6. The antenna device according to claim 1, further comprising:

the inner circumferential side of the tubular housing member is provided with the followings (A) to (C):

(A) either one of the members selected from the following (A1) and (A2): (A1) a partition plate which is in close contact with the end surface of the first rod-shaped core, close to which the second rod-shaped core is arranged and in close contact with the end surface of the second rod-shaped core, close to which the first rod-shaped core is arranged, and (A2) a protrusion which is in close contact with the end surface of the first rod-shaped core, close to which the second rod-shaped core is arranged and in close contact with the end surface of the second rod-shaped core, close to which the first rod-shaped core is arranged;

(B) a protrusion which is in close contact with the end surface positioned on the opposite side from the side of the flange portion of the first rod-shaped core, close to which the second rod-shaped core is provided; and

(C) a protrusion which is in close contact with the end surface positioned on the opposite side from the side of the flange portion of the second rod-shaped core, close to which the first rod-shaped core is provided.

7. The antenna device according to claim 1, wherein the end surface of the first rod-shaped core, close to which the second rod-shaped core is arranged, and the end surface of the second rod-shaped core, close to which the first rod-shaped core is arranged, are bonded through an adhesive-agent layer.

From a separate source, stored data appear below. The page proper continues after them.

**src/hw/rtl/fsub_pkg.sv**
```systemverilog
// Shared types and constants for the truncating binary32 subtractor.
// No dependencies.
package fsub_pkg;
  localparam int unsigned WordBits = 32;
  localparam int unsigned FracBits = 23;
  localparam int unsigned ExpBits  = 8;
  localparam int unsigned MantBits = 24;
  localparam int unsigned LzBits   = 5;
  localparam int unsigned ExpWBits = 10;

  typedef struct packed {
    logic                bypass;
    logic [WordBits-1:0] bypass_word;
    logic                sign;
    logic [ExpBits-1:0]  exp;
    logic                eff_sub;
    logic [MantBits-1:0] mbig;
    logic [MantBits-1:0] msmall;
  } align_t;

  typedef struct packed {
    logic                bypass;
    logic [WordBits-1:0] bypass_word;
    logic                sign;
    logic [ExpBits-1:0]  exp;
    logic                eff_sub;
    logic [MantBits:0]   sum;
    logic [LzBits-1:0]   lz;
  } addsub_t;
endpackage

```
**src/hw/rtl/fsub_align.sv**
```systemverilog
// Stage 1: unpack, zero cases, magnitude swap and alignment shift.
// Depends on fsub_pkg.
module fsub_align import fsub_pkg::*; (
  input  logic [WordBits-1:0] minuend_i,
  input  logic [WordBits-1:0] subtrahend_i,
  output align_t              align_o
);
  logic                sa, sb;
  logic [WordBits-2:0] ma, mb, big, sml;
  logic [ExpBits-1:0]  eb, es, d;
  logic [MantBits-1:0] ms_full;

  always_comb begin
    sa = minuend_i[WordBits-1];
    sb = subtrahend_i[WordBits-1];
    ma = minuend_i[WordBits-2:0];
    mb = subtrahend_i[WordBits-2:0];
    big = (ma >= mb) ? ma : mb;
    sml = (ma >= mb) ? mb : ma;
    eb = big[WordBits-2:FracBits];
    es = sml[WordBits-2:FracBits];
    d  = eb - es;
    ms_full = {1'b1, sml[FracBits-1:0]};
    align_o.sign    = (sa != sb) ? sa : ((ma > mb) ? sa : ~sb);
    align_o.exp     = eb;
    align_o.eff_sub = (sa == sb);
    align_o.mbig    = {1'b1, big[FracBits-1:0]};
    align_o.msmall  = (d >= ExpBits'(MantBits)) ? '0 : (ms_full >> d[LzBits-1:0]);
    align_o.bypass      = 1'b1;
    align_o.bypass_word = '0;
    if (ma == '0 && mb == '0) begin
      align_o.bypass_word = {sa & ~sb, {(WordBits-1){1'b0}}};
    end else if (mb == '0) begin
      align_o.bypass_word = minuend_i;
    end else if (ma == '0) begin
      align_o.bypass_word = {~sb, mb};
    end else if (sa == sb && ma == mb) begin
      align_o.bypass_word = '0;
    end else begin
      align_o.bypass = 1'b0;
    end
  end
endmodule

```
**src/hw/rtl/fsub_addsub.sv**
```systemverilog
// Stage 2: mantissa add or subtract and leading-zero count.
// Depends on fsub_pkg.
module fsub_addsub import fsub_pkg::*; (
  input  align_t  align_i,
  output addsub_t addsub_o
);
  logic [MantBits:0] sum;
  logic [LzBits-1:0] lz;

  always_comb begin
    sum = align_i.eff_sub ? ({1'b0, align_i.mbig} - {1'b0, align_i.msmall})
                          : ({1'b0, align_i.mbig} + {1'b0, align_i.msmall});
    lz = '0;
    for (int i = 0; i < MantBits; i++) begin
      if (sum[i]) lz = LzBits'(MantBits - 1 - i);
    end
    addsub_o.bypass      = align_i.bypass;
    addsub_o.bypass_word = align_i.bypass_word;
    addsub_o.sign        = align_i.sign;
    addsub_o.exp         = align_i.exp;
    addsub_o.eff_sub     = align_i.eff_sub;
    addsub_o.sum         = sum;
    addsub_o.lz          = lz;
  end
endmodule

```
**src/hw/rtl/fsub_norm.sv**
```systemverilog
// Stage 3: normalize, saturate or flush the exponent, and pack the word.
// Depends on fsub_pkg.
module fsub_norm import fsub_pkg::*; (
  input  addsub_t             addsub_i,
  output logic [WordBits-1:0] word_o
);
  logic signed [ExpWBits-1:0] e;
  logic        [MantBits-1:0] m;

  always_comb begin
    if (addsub_i.eff_sub) begin
      m = addsub_i.sum[MantBits-1:0] << addsub_i.lz;
      e = $signed({2'b00, addsub_i.exp}) - $signed({5'b00000, addsub_i.lz});
    end else if (addsub_i.sum[MantBits]) begin
      m = addsub_i.sum[MantBits:1];
      e = $signed({2'b00, addsub_i.exp}) + 10'sd1;
    end else begin
      m = addsub_i.sum[MantBits-1:0];
      e = $signed({2'b00, addsub_i.exp});
    end
    if (addsub_i.bypass) begin
      word_o = addsub_i.bypass_word;
    end else if (e <= 10'sd0) begin
      word_o = '0;
    end else if (e > 10'sd255) begin
      word_o = {addsub_i.sign, {ExpBits{1'b1}}, {FracBits{1'b0}}};
    end else begin
      word_o = {addsub_i.sign, e[ExpBits-1:0], m[FracBits-1:0]};
    end
  end
endmodule

```
**src/hw/rtl/float32_subtract_truncating_core.sv**
```systemverilog
// Top level of the truncating binary32 subtractor: three-stage pipeline.
// Depends on fsub_pkg, fsub_align, fsub_addsub, fsub_norm.
//
// Usage:
//   Input channel valid_i/ready_o carries minuend_i and subtrahend_i.
//   Output channel valid_o/ready_i carries difference_o = minuend - subtrahend,
//   dropping shifted-out bits; no NaN, infinity or subnormal handling.
//   A beat passes the align, add/subtract and normalize/pack stage registers
//   in that order, one register per stage, before valid_o rises.
//   Throughput: one beat per cycle while ready_i is high.
//   Stall: a low ready_i holds the output register; earlier stages keep
//   filling bubbles, and ready_o drops only once all three stages are full.
//   Reset: rst_ni clears all stage valid bits; the pipeline starts empty.
module float32_subtract_truncating_core import fsub_pkg::*; (
  input  logic                clk_i,
  input  logic                rst_ni,
  input  logic                valid_i,
  output logic                ready_o,
  input  logic [WordBits-1:0] minuend_i,
  input  logic [WordBits-1:0] subtrahend_i,
  output logic                valid_o,
  input  logic                ready_i,
  output logic [WordBits-1:0] difference_o
);
  align_t              s1_d, s1_q;
  addsub_t             s2_d, s2_q;
  logic [WordBits-1:0] s3_d, s3_q;
  logic                v1_q, v2_q, v3_q;
  logic                adv1, adv2, adv3;

  assign adv3    = ~v3_q | ready_i;
  assign adv2    = ~v2_q | adv3;
  assign adv1    = ~v1_q | adv2;
  assign ready_o = adv1;

  fsub_align  u_align  (.minuend_i(minuend_i), .subtrahend_i(subtrahend_i), .align_o(s1_d));
  fsub_addsub u_addsub (.align_i(s1_q), .addsub_o(s2_d));
  fsub_norm   u_norm   (.addsub_i(s2_q), .word_o(s3_d));

  always_ff @(posedge clk_i or negedge rst_ni) begin
    if (!rst_ni) begin
      v1_q <= 1'b0;
      v2_q <= 1'b0;
      v3_q <= 1'b0;
    end else begin
      if (adv1) v1_q <= valid_i;
      if (adv2) v2_q <= v1_q;
      if (adv3) v3_q <= v2_q;
    end
  end

  always_ff @(posedge clk_i) begin
    if (adv1) s1_q <= s1_d;
    if (adv2) s2_q <= s2_d;
    if (adv3) s3_q <= s3_d;
  end

  assign valid_o      = v3_q;
  assign difference_o = s3_q;
endmodule

```
**config.mk**
```make
export PLATFORM = sky130hd
export DESIGN_NAME = float32_subtract_truncating_core
export DESIGN_NICKNAME = d
export VERILOG_FILES = /design/src/hw/rtl/fsub_pkg.sv /design/src/hw/rtl/fsub_align.sv /design/src/hw/rtl/fsub_addsub.sv /design/src/hw/rtl/fsub_norm.sv /design/src/hw/rtl/float32_subtract_truncating_core.sv
export SDC_FILE = /design/constraint.sdc
export NUM_CORES = 1
export LEC_CHECK = 0
export BUFFER_PORTS_ARGS = -buffer_cell sky130_fd_sc_hd__buf_2
export CAP_MARGIN = 20
export CORE_AREA = 2 2 140 197
export CTS_CLUSTER_SIZE = 14
export DETAILED_ROUTE_END_ITERATION = 10
export DIE_AREA = 0 0 142 199
export PLACE_DENSITY = 0.73
export SETUP_SLACK_MARGIN = 0.5
export SYNTH_ARGS = -nofsm -noshare
export SYNTH_HDL_FRONTEND = slang
export SYNTH_SLANG_ARGS = --single-unit
```
**constraint.sdc**
```tcl
create_clock -name clk_i -period 8.65 [get_ports clk_i]
set_clock_uncertainty 0.15 [all_clocks]
set_input_delay 2.1625 -clock clk_i [delete_from_list [all_inputs] [get_ports clk_i]]
set_output_delay 2.1625 -clock clk_i [all_outputs]
set_load 0.1 [all_outputs]
```
==> results.py, run 1 <==
metrics = {
    "timing": {
        "period_share_pct": 78.7,
        "fmax_mhz": 147,
        "setup-tns-final_ns": 0,
        "timing_hold_violations_final": 0,
        "tightest_slew_ns": 1.01,
        "setup_viol": 0,
        "min_period_ns": 6.81,
        "relSlewSlack_pct": 32.0,
        "rsz0062_at_grt": "no",
        "maxSlewViolCount": 0,
    },
    "cts": {
        "post_cts_buffers": 0,
        "clkTransAtPathRegs_ns": 0.07,
        "clock_path_buffers": 2,
        "cts-resized-gates": 0,
        "cts_made_buffers": 17,
        "postCtsHoldBufs": 0,
        "cts.sinks": 198,
        "clkLatencyLatePin_ns": 0.45,
        "cts_tree": "built",
        "root_buffer": "clkbuf_16",
        "htree_levels": 4,
    },
    "synth": {
        "yosysSeqAreaShare_pct": 41.3,
        "synth-xor-area-share_pct": 4.05,
        "avgSynthCellArea_sq_um": 9.72,
        "synth_compound_area_share_pct": 19.8,
        "synth_mux_area_share_pct": 7.98,
        "synth_top_area_share_pct": 40.8,
        "yosysMostFrequentCell": "edfxtp_1",
        "synth_top_area_cell": "edfxtp_1",
        "synthSimpleGateAreaFrac_pct": 16.7,
        "ys_warn_count": 0,
        "synthDistinctLibCells": 98,
        "synth-seq-cells": 198,
        "synth-adder-area-share_pct": 5.77,
        "ys.flop_type": "edfxtp_1",
        "netlist_top_cells_area": "edfxtp_1 41%, ha_1 5.5%, mux2i_1 5.3%",
        "synth_top_family_by_area": "compound AO/OA/AOI/OAI gates",
        "syn_nets": 1610,
        "synthTopCellsByCount": "195 x edfxtp_1, 173 x nor2_1, 135 x nand2_1",
        "ys_async_sr_fraction_pct": 1.52,
        "synth_cells": 1477,
        "synth_edf_count": 195,
        "syn_area_sq_mm": 0.0144,
    },
    "routing": {
        "routed_wl_mm": 42.8,
        "first_pass_iters": 5,
        "num_vias": 11900,
        "routedWlPerCell_um": 22.8,
        "drc_errors": 0,
        "drt_iter0_markers": 987,
        "vias_per_cell": 6.34,
        "antenna_left": 0,
    },
    "min_path": {
        "hold_path_depth": 0,
        "hold_path_end": "s2_q[43]",
        "hp-class": "flip-flop to flip-flop",
        "hold_start": "s1_q[61]",
    },
    "cells_and_area": {
        "syn2layout_area_growth_pct": 9.36,
        "fillers": 2294,
        "drive_above_1_share_pct": 15.0,
        "final_area_sq_mm": 0.0157,
        "diodes": 0,
        "nets": 1669,
    },
    "critical_path": {
        "cp-start-kind": "input pin",
        "cp_cell_sequence": "buf_2 > inv_1 > ha_1 > nand4_1 > nor4_2 > o211ai_1 > and4_1 > o21ai_4 > a31oi_1 > nor4bb_1 > a211o_1 > o2111ai_4 > and3b_1",
        "critPathArrivalTime_ns": 6.86,
        "r2r_end": "difference_o[8]",
        "critPathSlowestCell": "o2111ai_4",
        "critical_path_class": "input pin to flip-flop",
        "cp_top_family": "compound AO/OA/AOI/OAI gates",
        "crit_buf_inv": 2,
        "max_stage_delay_ns": 0.84,
        "worstPathRequired_ns": 8.71,
        "r2r_slack_ns": 3.11,
        "reg2reg_from": "s2_q[1]",
        "worstRegToRegCells": 14,
        "end_kind": "flip-flop",
        "crit_fanout": 27,
    },
    "global_routing": {
        "grt_max_degree": 82,
        "grt_util_all_layers_pct": 30.8,
        "antenna_found_initial": 0,
        "grt_pass1_wl_mm": 65.4,
        "grt_overflow": 0,
        "first_global_vias": 11377,
    },
    "pwr": {
        "peakVddDrop_mv": 0.141,
        "p_leak_nw": 6.21,
        "p_per_area_mw_per_mm2": 323,
    },
    "floorplanning": {
        "rows": 71,
        "ioPinCount": 102,
        "die_w_um": 142,
        "core_area_sq_mm": 0.0266,
        "dieArea_sq_mm": 0.0283,
        "die_y_um": 199,
        "start_util_pct": 54.1,
    },
    "placed_design": {
        "io_buffers": 101,
        "dp_hpwl_mm": 33.3,
        "place_congestion": 1.07,
        "dpl-instance-area_sq_mm": 0.0151,
    },
    "outcome": {
        "outcome": "finished clean",
    },
    "flow_run": {
        "drv_cap": 0,
    },
}
registers in the layout, indices dropped and copies added, names as in the netlist:
name          cells
v2_q              1
difference_o     32
valid_o           1
v1_q              1
s1_q             90
s2_q             73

8. The antenna device according to claim 1, further comprising:

a tubular housing member which houses at least the first rod-shaped core and the second rod-shaped core,

wherein the inner circumferential side of the tubular housing member is provided with a first groove and a second groove so as to be neighboring to each other with respect to the longitudinal direction of the tubular housing member;

wherein toward the direction in parallel with the arrangement-direction of the plurality of rod-shaped cores, the width of the first groove is identical with the width of the flange portion of the first rod-shaped core and, the width of the second groove is identical with the width of the flange portion of the second rod-shaped core; and

wherein the circumferential portion of the flange portion of the first rod-shaped core is fitted inside the first groove and also, the circumferential portion of the flange portion of the second rod-shaped core is fitted inside the second groove.